(Stored data entries)

File: config.mk
export PLATFORM = sky130hd
export DESIGN_NAME = rnt_bin_cell
export DESIGN_NICKNAME = d
export VERILOG_FILES = /design/src/rtl/rnt_pkg.sv /design/src/rtl/rnt_bin_cell.sv
export SDC_FILE = /design/constraint.sdc
export NUM_CORES = 1
export LEC_CHECK = 0
export BUFFER_PORTS_ARGS = -buffer_cell sky130_fd_sc_hd__buf_4
export CORE_AREA = 2 2 110 112
export CTS_BUF_LIST = sky130_fd_sc_hd__clkbuf_4 sky130_fd_sc_hd__clkbuf_8 sky130_fd_sc_hd__clkbuf_16
export DETAILED_ROUTE_END_ITERATION = 7
export DIE_AREA = 0 0 112 114
export PLACE_DENSITY_LB_ADDON = 0.12
export SLEW_MARGIN = 20
export SYNTH_ARGS = -nofsm -noshare
export SYNTH_HDL_FRONTEND = slang
export SYNTH_SLANG_ARGS = --single-unit
File: constraint.sdc
create_clock -name clk -period 2.45 [get_ports clk]
set_input_delay 0 -clock clk [delete_from_list [all_inputs] [get_ports clk]]
set_output_delay 0 -clock clk [all_outputs]
set_load 0.02 [all_outputs]
File: src/rtl/rnt_pkg.sv
package rnt_pkg;

    // Fixed sizes of the hash index and of the word fields.
    localparam int INDEX_ENTRIES = 256;
    localparam int HASH_W        = 8;
    localparam int MAC_W         = 48;
    localparam int AGE_W         = 16;
    localparam int KIND_W        = 2;
    localparam int NODE_WORD_W   = KIND_W + 3 * AGE_W;

    // Defaults for the top-level parameters.
    localparam int DEF_BIN_ENTRIES  = 128;
    localparam int DEF_NODE_ENTRIES = 128;
    localparam int DEF_MAX_AGE      = 65535;

    localparam logic [15:0] FORGET_RESET = 16'hFFFF;

    // Command codes.
    localparam logic [1:0] CMD_LEARN = 2'd0;
    localparam logic [1:0] CMD_TICK  = 2'd1;
    localparam logic [1:0] CMD_PURGE = 2'd2;

    // Result codes.
    localparam logic [1:0] RES_NEW   = 2'd0;
    localparam logic [1:0] RES_KNOWN = 2'd1;
    localparam logic [1:0] RES_FULL  = 2'd2;

    // Node kinds.
    localparam logic [1:0] KIND_SAN_A   = 2'd0;
    localparam logic [1:0] KIND_SAN_B   = 2'd1;
    localparam logic [1:0] KIND_DAN_PRP = 2'd2;
    localparam logic [1:0] KIND_DAN_HSR = 2'd3;

    // Operation of one bin cell in a cycle.
    typedef enum logic [2:0] {
        OP_HOLD,
        OP_FROM_LOWER,
        OP_FROM_UPPER,
        OP_LOAD,
        OP_CLEAR
    } cell_op_t;

    // Write controls of the node store.
    typedef struct packed {
        logic wr_en;
        logic set_taken;
        logic clr_taken;
    } node_ctl_t;

    // Write controls of the hash index.
    typedef struct packed {
        logic off_we;
        logic cnt_we;
    } idx_ctl_t;

    // XOR of the six address bytes.
    function automatic logic [HASH_W-1:0] addr_hash(input logic [MAC_W-1:0] a);
        logic [HASH_W-1:0] h;
        h = '0;
        for (int k = 0; k < 6; k++) begin
            h = h ^ a[8*k +: 8];
        end
        return h;
    endfunction

endpackage

File: src/rtl/rnt_bin_cell.sv
module rnt_bin_cell #(
    parameter int NODE_ENTRIES = rnt_pkg::DEF_NODE_ENTRIES,
    localparam int NVW = $clog2(NODE_ENTRIES + 1)
) (
    input  logic                       clk,
    input  logic                       rst_n,
    input  rnt_pkg::cell_op_t          op,
    input  logic [rnt_pkg::MAC_W-1:0]  ld_addr,
    input  logic [NVW-1:0]             ld_ptr,
    input  logic [rnt_pkg::MAC_W-1:0]  lo_addr,
    input  logic [NVW-1:0]             lo_ptr,
    input  logic [rnt_pkg::MAC_W-1:0]  hi_addr,
    input  logic [NVW-1:0]             hi_ptr,
    input  logic [rnt_pkg::MAC_W-1:0]  mac,
    output logic [rnt_pkg::MAC_W-1:0]  addr,
    output logic [NVW-1:0]             ptr,
    output logic                       empty,
    output logic                       match,
    output logic [rnt_pkg::HASH_W-1:0] hash
);
    import rnt_pkg::*;

    localparam logic [NVW-1:0] PTR_NONE = NVW'(NODE_ENTRIES);

    logic [MAC_W-1:0] addr_reg;
    logic [NVW-1:0]   ptr_reg;

    // One bin: load, take a neighbor's contents, or drop the node pointer.
    always_ff @(posedge clk or negedge rst_n)
    begin
        if (!rst_n)
        begin
            addr_reg <= '0;
            ptr_reg  <= PTR_NONE;
        end
        else
        begin
            case (op)
                OP_LOAD:
                begin
                    addr_reg <= ld_addr;
                    ptr_reg  <= ld_ptr;
                end
                OP_FROM_LOWER:
                begin
                    addr_reg <= lo_addr;
                    ptr_reg  <= lo_ptr;
                end
                OP_FROM_UPPER:
                begin
                    addr_reg <= hi_addr;
                    ptr_reg  <= hi_ptr;
                end
                OP_CLEAR:
                begin
                    ptr_reg <= PTR_NONE;
                end
                default:
                begin
                    addr_reg <= addr_reg;
                end
            endcase
        end
    end

    // Local status seen by the sequencer.
    assign addr  = addr_reg;
    assign ptr   = ptr_reg;
    assign empty = (ptr_reg >= PTR_NONE);
    assign match = (addr_reg == mac) && !empty;
    assign hash  = addr_hash(addr_reg);

endmodule

Word-level counts from Yosys, hierarchy flattened
Index checks and enable logic that the tools add are counted.
{ "totals": {"register_bits": 56, "output_inout_bits": 66, "word_cells": 19} }
{ "op_classes": {"n_lt_le_gt_ge": 1, "n_eq_ne": 5, "muxes": 2, "bitwise_logic": 5, "reduce_logical": 4} }
{ "op_table": {"columns": ["cell", "count"], "rows": [
  ["$pmux W48 S3", 1],
  ["$eq A48 B48 Y1", 1],
  ["$xor A8 B8 Y8", 5],
  ["$pmux W8 S4", 1],
  ["$ge A8 B8 Y1 const B", 1],
  ["$eq A3 B2 Y1 const B", 2],
  ["$reduce_bool A4 Y1", 1],
  ["$eq A3 B1 Y1 const B", 1],
  ["$eq A3 B3 Y1 const B", 1],
  ["$reduce_bool A3 Y1", 1],
  ["$logic_and A1 B1 Y1", 1],
  ["$logic_not A1 Y1", 1]
]} }

Logic depth before layout (Yosys ltp)
{ "logic_depth": {"word_depth": 5, "ltp_mapped": 6, "mapped_depth_nobuf": 4} }

Worst setup path after synthesis
OpenSTA, ideal clock, no wires.
{ "synth_timing": {"path_kind": "register to output", "startpoint": "register addr_reg[26], in the netlist addr[26]", "endpoint": "output port match", "arrival_time_ns": 1.608, "required_ns": 2.450, "path_slack_ns": 0.842, "path_stages_with_launch": 5, "path_buffers": 0, "cell_sequence": "dfrtp_1 > xnor2_1 > nand4_1 > or3_1 > nor4_2"} }
{ "synth_between": {"elab_chain_cells": 2} }
{ "synth_lines": {"columns": ["item", "line_no", "source"], "rows": [
  ["start, declared", "rnt_bin_cell.sv:25", "logic [MAC_W-1:0] addr_reg;"],
  ["start signal, assigned", "rnt_bin_cell.sv:41", "addr_reg <= ld_addr;"],
  ["start signal, assigned", "rnt_bin_cell.sv:46", "addr_reg <= lo_addr;"],
  ["start signal, assigned", "rnt_bin_cell.sv:51", "addr_reg <= hi_addr;"],
  ["$eq A48 B48 Y1", "rnt_bin_cell.sv:70", "assign match = (addr_reg == mac) && !empty;"],
  ["$logic_and A1 B1 Y1", "rnt_bin_cell.sv:70", null],
  ["end, declared", "rnt_bin_cell.sv:18", "output logic match,"]
]} }
No other way between the ends.

Worst setup path after layout
{ "layout_timing": {"startpoint": "register addr_reg[41], in the netlist addr[41]", "endpoint": "output port match"} }
The elaborated chain is that of the path after synthesis.

==> out/results.ini <==
[outcome]
status = finished with violations
violations = negative hold slack

[synth]
netlist_area_mm2 = 0.00448
ys_types = 28
synth-seq-cells = 56
syn_inst = 483
synth.top_cell.area_share_pct = 30.7
synth_top_cell_by_area = dfrtp_1
synth.net_count = 704
syn_avg_cell_area_um2 = 9.27
ys_warn_count = 0
yosysSeqAreaShare_pct = 31.3
synthTopCellsByArea = dfrtp_1 31%, mux2_2 12%, xor2_1 10%

[grt]
grt_pass1_vias = 4844
grt_remaining_overflow = 0
grt_pass1_wl_um = 26900
antenna_found_initial = 0
grtUsageTotal_pct = 27.0
grt_max_degree = 115

[floorplanning]
core_mm2 = 0.0117
die_area_mm2 = 0.0128
die_x_um = 112
num_rows = 40
initial_core_util_pct = 38.2
die_h_um = 114
io_pins = 287

[detailed_routing]
via_per_inst = 5.24
post_drt_wl_per_cell_um = 19.6
wl_met3_um = 1430
drt.antenna.violating_nets = 0
drt_first_pass_iters = 4
route.met2.wl_um = 9010
drc = 0
highest_layer = met4
drtIter0Drc = 319
wl_um = 18000
vias = 4820
drt-met1-wl_um = 7260

[min_path]
hold_class = in2reg

[sta]
max_freq_ghz = 0.484
hold_ws_ps = -1.81
slew_headroom_pct = 34.6
setup_viol = 0
tns_ps = 0
hold_violations = 1
finalMaxSlewViolations = 0
period_minus_slack_ps = 2070
fin_skew_ps = 0
finalCritPeriodShare_pct = 84.3
tightestPinTransition_ps = 980
rsz0062_at_grt = no

[pwr]
power_density_mw_per_mm2 = 593
p_int_w = 0.00262
p_clk_share_pct = 19.7
power.total_w = 0.00424
leakage_nw = 3.26
seq_power_share_pct = 31.3
combPwrFrac_pct = 49.1
ir_worst_vdd_uv = 360
p_sw_w = 0.00161
p_sw_share_pct = 38.1

[cts]
clk_path_buf_depth = 2
cts-root-buf = clkbuf_16
clock_latency_ps = 300
cts_max_level = 2
ctsHoldBuffers = 30
post_cts_resized = 0
cts_setup_buffers = 0
clkSinkCount = 56
cts_buffers = 5
cts_tree = built
cts.reportedPaths.clkPinSlew_ps = 70

[setup_path]
r2r-start = addr[42]
path_class = reg2out
arrival_ps = 2070
worst_setup_path_end_kind = output pin
path_max_fanout = 5
startpoint = addr[41]
reg2regPathDepth = 3
crit_required_ps = 2450
crit_end = match
worstSetupStartpointType = flip-flop
reg2reg_to = addr[42]
rrSetupSlack_ps = 1370

[final_layout]
final_nets = 993
largest_reg_flops = 48
final-instance-count-excl-fill = 920
multi_input_area_mm2 = 0.00286
drive_above_1_share_pct = 45.5
register_area_mm2 = 0.00140
antennaDiodeCount = 0
fill_cells = 1023
final_util_pct = 61.0
syn2layout_area_growth_pct = 59.6

[place]
placedCellCount = 882
port_buffers = 286
place_hpwl_um = 13400
gp_congestion = 0.802

[job]
cap_viol_max_count = 0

▶ [Your objective]: Quote only the stretch of lines that starts the data above and ends with the line containing "export DETAILED_ROUTE_END_ITERATION = 7", both included.

▶ [Expected answer]:
File: config.mk
export PLATFORM = sky130hd
export DESIGN_NAME = rnt_bin_cell
export DESIGN_NICKNAME = d
export VERILOG_FILES = /design/src/rtl/rnt_pkg.sv /design/src/rtl/rnt_bin_cell.sv
export SDC_FILE = /design/constraint.sdc
export NUM_CORES = 1
export LEC_CHECK = 0
export BUFFER_PORTS_ARGS = -buffer_cell sky130_fd_sc_hd__buf_4
export CORE_AREA = 2 2 110 112
export CTS_BUF_LIST = sky130_fd_sc_hd__clkbuf_4 sky130_fd_sc_hd__clkbuf_8 sky130_fd_sc_hd__clkbuf_16
export DETAILED_ROUTE_END_ITERATION = 7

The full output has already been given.